§ About this task: Report how many lines below contain the word "without". Give only the number.
═══
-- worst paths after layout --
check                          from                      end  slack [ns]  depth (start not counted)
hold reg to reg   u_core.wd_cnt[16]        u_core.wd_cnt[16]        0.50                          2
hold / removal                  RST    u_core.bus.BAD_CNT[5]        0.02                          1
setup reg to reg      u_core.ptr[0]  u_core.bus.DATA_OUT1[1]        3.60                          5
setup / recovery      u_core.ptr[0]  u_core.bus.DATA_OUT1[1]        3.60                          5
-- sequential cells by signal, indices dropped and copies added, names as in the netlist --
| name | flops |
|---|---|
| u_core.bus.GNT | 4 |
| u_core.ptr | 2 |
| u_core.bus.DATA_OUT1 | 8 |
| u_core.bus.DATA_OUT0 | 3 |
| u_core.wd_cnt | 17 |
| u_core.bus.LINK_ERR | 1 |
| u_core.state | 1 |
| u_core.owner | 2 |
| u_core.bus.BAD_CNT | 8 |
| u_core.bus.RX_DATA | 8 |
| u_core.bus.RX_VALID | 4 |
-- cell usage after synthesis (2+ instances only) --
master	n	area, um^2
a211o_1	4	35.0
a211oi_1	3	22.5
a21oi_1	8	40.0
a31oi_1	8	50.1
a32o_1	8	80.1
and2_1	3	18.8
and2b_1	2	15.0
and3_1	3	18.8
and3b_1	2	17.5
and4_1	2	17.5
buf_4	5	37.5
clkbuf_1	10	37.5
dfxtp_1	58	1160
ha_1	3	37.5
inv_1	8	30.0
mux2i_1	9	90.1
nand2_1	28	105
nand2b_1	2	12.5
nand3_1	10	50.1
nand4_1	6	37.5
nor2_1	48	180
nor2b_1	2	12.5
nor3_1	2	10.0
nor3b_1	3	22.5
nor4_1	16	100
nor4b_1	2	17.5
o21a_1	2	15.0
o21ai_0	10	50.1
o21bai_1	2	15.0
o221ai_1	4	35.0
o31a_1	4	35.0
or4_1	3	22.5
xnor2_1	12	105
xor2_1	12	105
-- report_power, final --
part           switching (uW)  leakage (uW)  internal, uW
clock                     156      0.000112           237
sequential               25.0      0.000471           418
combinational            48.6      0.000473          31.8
===== src/rtl/muldiv_sequencer.sv =====
// Multi-cycle unsigned MUL/MULHU/DIVU/REMU sequencer.
// Drives the shared execute-stage ALU one iteration per clock.
module muldiv_sequencer #(
  parameter int XLEN  = 32,
  parameter int ITERS = 32
) (
  input  logic            iCLK,
  input  logic            iRST,
  input  logic            iStart,
  input  logic [1:0]      iOp,
  input  logic [XLEN-1:0] iA,
  input  logic [XLEN-1:0] iB,
  output logic            oBusy,
  output logic            oDone,
  output logic [XLEN-1:0] oResult,
  output logic [4:0]      oAluControl,
  output logic [XLEN-1:0] oAluA,
  output logic [XLEN-1:0] oAluB,
  input  logic [XLEN-1:0] iAluResult
);

  localparam logic [4:0] ALU_ADD = 5'd0;
  localparam logic [4:0] ALU_SUB = 5'd1;
  localparam int CW = $clog2(ITERS);

  typedef enum logic [1:0] {
    IDLE,
    RUN,
    DONE
  } state_t;

  state_t          state;
  logic [1:0]      op;
  logic [CW-1:0]   cnt;
  logic [XLEN-1:0] acc;
  logic [XLEN-1:0] sh;
  logic [XLEN-1:0] opb;

  logic            is_div;
  logic            carry;
  logic            ge;
  logic            last;
  logic [XLEN:0]   s;
  logic [XLEN-1:0] nacc;
  logic [XLEN-1:0] nsh;
  logic [XLEN-1:0] na;
  logic [XLEN-1:0] res;
  logic [XLEN-1:0] start_a;

  // acc is hi (multiply) or R (divide); sh is lo or Q; opb is M or D
  assign is_div = op[1];
  assign carry  = iAluResult < acc;
  assign s      = {acc, sh[XLEN-1]};
  assign ge     = s >= {1'b0, opb};
  assign last   = cnt == CW'(ITERS - 1);
  assign start_a = {{(XLEN-1){1'b0}}, iOp[1] & iA[XLEN-1]};

  always_comb begin
    nacc = acc;
    nsh  = sh;
    unique case (1'b1)
      is_div && ge: begin
        nacc = iAluResult;
        nsh  = {sh[XLEN-2:0], 1'b1};
      end
      is_div && !ge: begin
        nacc = s[XLEN-1:0];
        nsh  = {sh[XLEN-2:0], 1'b0};
      end
      !is_div && sh[0]: begin
        nacc = {carry, iAluResult[XLEN-1:1]};
        nsh  = {iAluResult[0], sh[XLEN-1:1]};
      end
      default: begin
        nacc = {1'b0, acc[XLEN-1:1]};
        nsh  = {acc[0], sh[XLEN-1:1]};
      end
    endcase
  end

  // Next ALU A operand: hi for multiply, low bits of the next s for divide
  assign na  = is_div ? {nacc[XLEN-2:0], nsh[XLEN-1]} : nacc;
  assign res = op[0] ? nacc : nsh;

  always_ff @(posedge iCLK) begin
    if (iRST) begin
      state       <= IDLE;
      op          <= '0;
      cnt         <= '0;
      acc         <= '0;
      sh          <= '0;
      opb         <= '0;
      oBusy       <= 1'b0;
      oDone       <= 1'b0;
      oResult     <= '0;
      oAluControl <= ALU_ADD;
      oAluA       <= '0;
      oAluB       <= '0;
    end else begin
      case (state)
        IDLE: begin
          oDone <= 1'b0;
          if (iStart) begin
            state       <= RUN;
            op          <= iOp;
            cnt         <= '0;
            acc         <= '0;
            sh          <= iA;
            opb         <= iB;
            oBusy       <= 1'b1;
            oAluControl <= iOp[1] ? ALU_SUB : ALU_ADD;
            oAluA       <= start_a;
            oAluB       <= iB;
          end
        end
        RUN: begin
          acc   <= nacc;
          sh    <= nsh;
          cnt   <= cnt + 1'b1;
          oAluA <= na;
          if (last) begin
            state       <= DONE;
            oDone       <= 1'b1;
            oResult     <= res;
            oAluControl <= ALU_ADD;
            oAluA       <= '0;
            oAluB       <= '0;
          end
        end
        DONE: begin
          state <= IDLE;
          oDone <= 1'b0;
          oBusy <= 1'b0;
        end
        default: state <= IDLE;
      endcase
    end
  end

endmodule


===== config.mk =====
export PLATFORM = sky130hd
export DESIGN_NAME = muldiv_sequencer
export DESIGN_NICKNAME = d
export VERILOG_FILES = /design/src/rtl/muldiv_sequencer.sv
export SDC_FILE = /design/constraint.sdc
export NUM_CORES = 1
export LEC_CHECK = 0
export ABC_AREA = 1
export CORE_ASPECT_RATIO = 1.2
export CORE_MARGIN = 3
export CORE_UTILIZATION = 50
export DETAILED_ROUTE_END_ITERATION = 12
export PLACE_DENSITY_LB_ADDON = 0.08
export SYNTH_ARGS = -nofsm -noshare
export SYNTH_HDL_FRONTEND = slang
export SYNTH_SLANG_ARGS = --single-unit

===== constraint.sdc =====
create_clock -name iCLK -period 3.4 [get_ports iCLK]
set_clock_uncertainty 0.15 [all_clocks]
set_input_delay 0.85 -clock iCLK [delete_from_list [all_inputs] [get_ports iCLK]]
set_output_delay 0.85 -clock iCLK [all_outputs]
set_load 0.1 [all_outputs]

==> results of run 1 <==
-- registers in the layout, summed over array words and instances (netlist names) --
| name | cells |
|---|---|
| opb | 32 |
| cnt | 5 |
| oAluB | 32 |
| acc | 32 |
| oBusy | 1 |
| state | 2 |
| sh | 32 |
| oResult | 32 |
| oAluControl | 1 |
| oAluA | 32 |
| oDone | 1 |
| op | 2 |
-- Yosys cell counts (all sizes together), types with 2 or more instances --
library cell / instances
nand4: 38
ha: 65
nand2: 674
dlygate4sd1: 5
buf: 49
clkbuf: 52
a21o: 2
o21ai: 91
dlygate4sd3: 3
nor3: 4
a21oi: 200
nor2: 30
dfxtp: 204
o21a: 2
nand3: 161
inv: 202
o211ai: 7
-- kinds of logic (layout without fill, tap and decap cells) --
group / Yosys count / in the layout / share of synthesized area (%)
flops: 204 / 204 / 33.5
other cells: 1 / 4 / 0.0308
simple gates: 908 / 908 / 34.3
compound gates: 306 / 306 / 13.6
buf+inv: 315 / 472 / 11.8
fa+ha+maj: 65 / 65 / 6.68
-- per-stage QoR --
step / utilization [%] / hold WS (ns) / instance area (µm²) / setup slack, ns
floorplan: - / 0.293 / 12200 / 1.19
global placement: 59.1 / 0.299 / 13900 / 0.449
finish: 62.3 / 0.311 / 14700 / 0.566
CTS: 62.3 / 0.311 / 14700 / 0.604
global route: 62.3 / 0.326 / 14700 / 0.331
detailed placement: 59.1 / 0.302 / 13900 / 0.424
-- worst min-delay path: stages, from the launching register on --
cell and delay (ns):
dfxtp_1 0.31, nand2_1 0.06, a21oi_1 0.05
-- path summary, 6_finish.rpt --
| path | end | slack [ns] | cells past startpoint |
|---|---|---|---|
| min reg2reg | oAluB[20] | 0.31 | 2 |
| min | oAluB[20] | 0.31 | 2 |
| max | oAluA[11] | 0.57 | 15 |
| max reg2reg | oAluA[11] | 0.57 | 15 |
-- layout make-up --
cell class / instances / area [µm²] / area share [%]
multi-input cells: 1283 / 6680 / 45.5
clock inverters: 10 / 106 / 0.724
repair buffers: 227 / 2010 / 13.6
flip-flops and latches: 204 / 4090 / 27.8
well taps: 315 / 394 / 2.68
clock buffers: 32 / 659 / 4.49
inverters: 203 / 762 / 5.18
-- power breakdown --
group	leakage [nW]	internal [mW]	total, mW	switching (mW)
Combinational	4.66	0.536	1.79	1.25
Sequential	1.66	2.51	2.60	0.0941
Clock	0.381	1.51	2.52	1.01
Total	6.70	4.55	6.90	2.35
-- metal layers --
metal,vias to the layer above,wire [µm],GRT usage [%]
met3,65,2020,3.64
met2,316,17900,47.4
li1,6050,-,-
met1,5545,15400,34.7
met5,-,0,0
met4,0,1280,9.86
==> impl_metrics.yaml, run 1 <==
synth:
  netlist-cell-type-count: 41
  yosysWarnings: 0
  synth_edf_count: 0
  netlist.top_cell.by_area: "dfxtp_1"
  dominantRegCellSynth: "dfxtp_1"
  netlist_area_um2: 12200
  post_synthesis_average_cell_area_um2: 6.77
  synth.yosys.seq_area_share_pct: 33.5
  fraction_of_synthesized_cell_area_taken_by_the_top_area_cell_type_pct: 33.5
  postSynthRegisterBits: 204
  synth.area.top_cells: "dfxtp_1 (34%), nand2_1 (20%), a21oi_1 (7.3%)"
  postSynth.asyncResetShare_pct: 0
  synth_instances: 1799
clock_tree:
  cts_buffers: 23
  cts_sinks: 204
  path_clk_slew_ns: 0.06
  ctsRootBufferMaster: "clkbuf_16"
  clk_path_buf_depth: 3
  cts.repair_timing.setup_buffer_count: 0
  cts_tree: "yes"
  cts_max_level: 1
  postCtsHoldBufs: 0
  insertion_delay_ns: 0.52
  cts_resized: 0
die:
  die_area_um2: 26300
  placement_rows: 61
  i_o_pin_count: 204
  core_region_area_um2: 23600
  die-width_um: 148
  initial_utilization_pct: 51.7
  dieHeight_um: 177
setup_path:
  timing.critical_path.cells: "ha_1, nand2_1, inv_1, nand2_1, nand2_1, a21oi_2, nand3_2, nor2_4, buf_4, nand4_1, nand3_2, nand2_2, nand2_1, nand2_1, a21oi_1"
  worst_path_max_delay_cell: "dfxtp_1"
  cp-startpoint: "acc[27]"
  max_stage_delay_ns: 0.44
  start_kind: "register"
  timing.critical_path.arrival_ns: 3.12
  cp-end-kind: "register"
  worst_path_buf_inv: 2
  critical-path-top-delay-family: "simple AND/OR/NAND/NOR gates"
  critical_path_required_ns: 3.68
  critical-path-top-cell-by-count: "nand2_1"
  criticalPathCategory: "reg2reg"
  critical_path_peak_fanout: 32
  worstReg2RegStart: "acc[27]"
timing:
  period_needed_ns: 2.83
  setup_violations: 0
  tightestPinTransition_ns: 0.841
  setup_tns_ns: 0
  grt_setup_unrepaired: "false"
  final-hold-violation-count: 0
  min_period_over_period_pct: 83.4
  final-max-slew-violation-count: 0
  achievable-frequency_mhz: 353
  relSlewSlack_pct: 43.9
final_layout:
  commonest_cells_after_routing_fill_and_taps_aside: "nand2_1 (640), dfxtp_1 (203), inv_1 (198)"
  final_cell_count_no_fill: 2274
  fin_nets: 2108
  layout_commonest_cell: "nand2_1"
  fillers: 2265
  area_growth_pct: 20.7
  antennaDiodeCount: 0
  post_route_cells_drive_above_1_share_pct: 15.5
global_routing:
  vias_in_the_first_global_route: 11500
  track_usage_pct: 27.3
  grt_remaining_overflow: 0
  number_of_antenna_violations_at_the_first_check_in_global_routing: 0
  first_pass_grt_wire_length_mm: 58.9
  grt_start_max_net_pins: 172
route:
  vias: 12000
  ant_nets: 0
  routed_via_count_divided_by_cell_count: 5.27
  drt_wl_total_mm: 36.5
  drt-wirelength-per-cell_um: 16.1
  detail_route.iter0.violations: 926
  detail_route.drc_violations: 0
  firstDrtPassIters: 5
power:
  ir_drop_uv: 399
  design_power_total_mw: 6.90
  power_leakage_nw: 6.70
  p_per_area_nw_per_um2: 470
outcome:
  run_status: "complete, no violations"
placed_design:
  port_buffers: 199
  gp_congestion: 0.941
  dp_hpwl_mm: 26.2
  post-place-cells: 2232
job:
  maxCapViolations: 0
min_path:
  hold_path.class: "reg2reg"
  timing.hold.worst.start: "oAluB[20]"
(Power assumes the default switching activity.)
### config.mk
export PLATFORM = sky130hd
export DESIGN_NAME = dmem_arbiter
export DESIGN_NICKNAME = d
export VERILOG_FILES = /design/src/rtl/dmem_arbiter.sv
export SDC_FILE = /design/constraint.sdc
export NUM_CORES = 1
export LEC_CHECK = 0
export ABC_AREA = 1
export CAP_MARGIN = 15
export CORE_AREA = 2 2 118 120
export CTS_CLUSTER_DIAMETER = 80
export DETAILED_ROUTE_END_ITERATION = 12
export DIE_AREA = 0 0 120 122
export GPL_TIMING_DRIVEN = 0
export HOLD_SLACK_MARGIN = 0.08
export MAX_ROUTING_LAYER = met4
export PLACE_DENSITY_LB_ADDON = 0.2
export SETUP_SLACK_MARGIN = 0.3
export SLEW_MARGIN = 20
export SYNTH_ARGS = -nofsm -noshare
export SYNTH_HDL_FRONTEND = slang
export SYNTH_SLANG_ARGS = --single-unit
### constraint.sdc
create_clock -name iclk -period 3.65 [get_ports iclk]
set_clock_uncertainty 0.2 [all_clocks]
set_input_delay 0.5475 -clock iclk [delete_from_list [all_inputs] [get_ports iclk]]
set_output_delay 0.5475 -clock iclk [all_outputs]
set_load 0.01 [all_outputs]
**src/rtl/alu_exec_if.sv**
```systemverilog
// Bus between a requester and the alu_exec unit: request fields plus registered results.
interface alu_exec_if #(
   parameter int unsigned WIDTH = 24
);
   logic             start;
   logic [3:0]       alu_contr;
   logic [WIDTH-1:0] a;
   logic [WIDTH-1:0] b;
   logic [WIDTH-1:0] result;
   logic [WIDTH-1:0] result_hi;
   logic             zero;
   logic             overflow;
   logic             illegal;
   logic             busy;
   logic             done;

   modport master (
      output start, alu_contr, a, b,
      input  result, result_hi, zero, overflow, illegal, busy, done
   );

   modport slave (
      input  start, alu_contr, a, b,
      output result, result_hi, zero, overflow, illegal, busy, done
   );
endinterface

```
**src/rtl/alu_exec.sv**
```systemverilog
// alu_exec: single-issue ALU with a one-cycle datapath and an optional
// iterative shift-add multiplier. Define ALU_MUL_EN to build the multiplier;
// without it, code 0100 is reported as illegal.
module alu_exec #(
   parameter int unsigned WIDTH = 24
) (
   input  logic      clk,
   input  logic      rst,
   alu_exec_if.slave bus
);

   localparam int unsigned CNT_W = (WIDTH > 1) ? $clog2(WIDTH) : 1;
   localparam int unsigned MSB   = WIDTH - 1;

   localparam logic [3:0] OP_AND = 4'b0000;
   localparam logic [3:0] OP_OR  = 4'b0001;
   localparam logic [3:0] OP_ADD = 4'b0010;
   localparam logic [3:0] OP_SUB = 4'b1010;
   localparam logic [3:0] OP_SLT = 4'b0011;
   localparam logic [3:0] OP_XOR = 4'b0101;
   localparam logic [3:0] OP_SLL = 4'b0110;
`ifdef ALU_MUL_EN
   localparam logic [3:0] OP_MUL = 4'b0100;
`endif

   typedef enum logic [1:0] {S_IDLE, S_MUL, S_DONE} state_t;

   state_t           state, state_nxt;
   logic [WIDTH-1:0] result_q, result_nxt;
   logic [WIDTH-1:0] result_hi_q, result_hi_nxt;
   logic             zero_q, zero_nxt;
   logic             overflow_q, overflow_nxt;
   logic             illegal_q, illegal_nxt;
   logic             busy_q, done_q;

   logic [WIDTH-1:0] alu_res, sum, diff;
   logic             alu_ovf, alu_ill;

`ifdef ALU_MUL_EN
   logic [2*WIDTH-1:0] acc, acc_nxt, acc_step;
   logic [WIDTH-1:0]   mcand, mcand_nxt, mplier, mplier_nxt;
   logic [CNT_W-1:0]   cnt, cnt_nxt;
   logic [WIDTH:0]     partial;
`endif

   assign bus.result    = result_q;
   assign bus.result_hi = result_hi_q;
   assign bus.zero      = zero_q;
   assign bus.overflow  = overflow_q;
   assign bus.illegal   = illegal_q;
   assign bus.busy      = busy_q;
   assign bus.done      = done_q;

   // Single-cycle datapath evaluated from the live request fields.
   always_comb begin
      alu_res = '0;
      alu_ovf = 1'b0;
      alu_ill = 1'b0;
      sum     = bus.a + bus.b;
      diff    = bus.a - bus.b;
      case (bus.alu_contr)
         OP_AND: alu_res = bus.a & bus.b;
         OP_OR:  alu_res = bus.a | bus.b;
         OP_XOR: alu_res = bus.a ^ bus.b;
         OP_ADD: begin
            alu_res = sum;
            alu_ovf = (bus.a[MSB] == bus.b[MSB]) && (sum[MSB] != bus.a[MSB]);
         end
         OP_SUB: begin
            alu_res = diff;
            alu_ovf = (bus.a[MSB] != bus.b[MSB]) && (diff[MSB] != bus.a[MSB]);
         end
         OP_SLT: alu_res = WIDTH'($signed(bus.a) < $signed(bus.b));
         OP_SLL: alu_res = (32'(bus.b[4:0]) >= WIDTH) ? '0 : (bus.a << bus.b[4:0]);
         default: alu_ill = 1'b1;
      endcase
   end

   // Next-state and next-output logic; results only change on a load.
   always_comb begin
      state_nxt     = state;
      result_nxt    = result_q;
      result_hi_nxt = result_hi_q;
      zero_nxt      = zero_q;
      overflow_nxt  = overflow_q;
      illegal_nxt   = illegal_q;
`ifdef ALU_MUL_EN
      acc_nxt    = acc;
      mcand_nxt  = mcand;
      mplier_nxt = mplier;
      cnt_nxt    = cnt;
      partial    = {1'b0, acc[2*WIDTH-1:WIDTH]} + (mplier[0] ? {1'b0, mcand} : '0);
      acc_step   = {partial, acc[WIDTH-1:1]};
`endif
      case (state)
         S_IDLE: begin
            if (bus.start) begin
`ifdef ALU_MUL_EN
               if (bus.alu_contr == OP_MUL) begin
                  mcand_nxt  = bus.a;
                  mplier_nxt = bus.b;
                  acc_nxt    = '0;
                  cnt_nxt    = '0;
                  state_nxt  = S_MUL;
               end else
`endif
               begin
                  result_nxt    = alu_res;
                  result_hi_nxt = '0;
                  zero_nxt      = (alu_res == '0);
                  overflow_nxt  = alu_ovf;
                  illegal_nxt   = alu_ill;
                  state_nxt     = S_DONE;
               end
            end
         end
`ifdef ALU_MUL_EN
         S_MUL: begin
            acc_nxt    = acc_step;
            mplier_nxt = mplier >> 1;
            cnt_nxt    = CNT_W'(cnt + 1'b1);
            if (cnt == CNT_W'(WIDTH - 1)) begin
               result_nxt    = acc_step[WIDTH-1:0];
               result_hi_nxt = acc_step[2*WIDTH-1:WIDTH];
               zero_nxt      = (acc_step[WIDTH-1:0] == '0);
               overflow_nxt  = 1'b0;
               illegal_nxt   = 1'b0;
               state_nxt     = S_DONE;
            end
         end
`endif
         S_DONE:  state_nxt = S_IDLE;
         default: state_nxt = S_IDLE;
      endcase
   end

   // State and output registers; reset discards any in-flight operation.
   always_ff @(posedge clk or posedge rst) begin
      if (rst) begin
         state       <= S_IDLE;
         result_q    <= '0;
         result_hi_q <= '0;
         zero_q      <= 1'b0;
         overflow_q  <= 1'b0;
         illegal_q   <= 1'b0;
         busy_q      <= 1'b0;
         done_q      <= 1'b0;
`ifdef ALU_MUL_EN
         acc         <= '0;
         mcand       <= '0;
         mplier      <= '0;
         cnt         <= '0;
`endif
      end else begin
         state       <= state_nxt;
         result_q    <= result_nxt;
         result_hi_q <= result_hi_nxt;
         zero_q      <= zero_nxt;
         overflow_q  <= overflow_nxt;
         illegal_q   <= illegal_nxt;
         busy_q      <= (state_nxt != S_IDLE);
         done_q      <= (state_nxt == S_DONE);
`ifdef ALU_MUL_EN
         acc         <= acc_nxt;
         mcand       <= mcand_nxt;
         mplier      <= mplier_nxt;
         cnt         <= cnt_nxt;
`endif
      end
   end

endmodule

```
**src/flat_wrapper.sv**
```systemverilog
// flat-port wrapper written by rule: the top's interface ports become plain ports
module alu_exec_flat 
#(
   parameter int unsigned WIDTH = 24
)
  (clk, rst, bus_start, bus_alu_contr, bus_a, bus_b, bus_result, bus_result_hi, bus_zero, bus_overflow, bus_illegal, bus_busy, bus_done);
  alu_exec_if #(.WIDTH(WIDTH)) bus_i ();
  input  logic clk;
  input  logic rst;
  input wire logic [$bits(bus_i.start)-1:0] bus_start;
  input wire logic [$bits(bus_i.alu_contr)-1:0] bus_alu_contr;
  input wire logic [$bits(bus_i.a)-1:0] bus_a;
  input wire logic [$bits(bus_i.b)-1:0] bus_b;
  output wire logic [$bits(bus_i.result)-1:0] bus_result;
  output wire logic [$bits(bus_i.result_hi)-1:0] bus_result_hi;
  output wire logic [$bits(bus_i.zero)-1:0] bus_zero;
  output wire logic [$bits(bus_i.overflow)-1:0] bus_overflow;
  output wire logic [$bits(bus_i.illegal)-1:0] bus_illegal;
  output wire logic [$bits(bus_i.busy)-1:0] bus_busy;
  output wire logic [$bits(bus_i.done)-1:0] bus_done;
  assign bus_i.start = bus_start;
  assign bus_i.alu_contr = bus_alu_contr;
  assign bus_i.a = bus_a;
  assign bus_i.b = bus_b;
  assign bus_result = bus_i.result;
  assign bus_result_hi = bus_i.result_hi;
  assign bus_zero = bus_i.zero;
  assign bus_overflow = bus_i.overflow;
  assign bus_illegal = bus_i.illegal;
  assign bus_busy = bus_i.busy;
  assign bus_done = bus_i.done;
  alu_exec #(.WIDTH(WIDTH)) u_core (.clk(clk), .rst(rst), .bus(bus_i));
endmodule
```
═══
§ Answer section: 2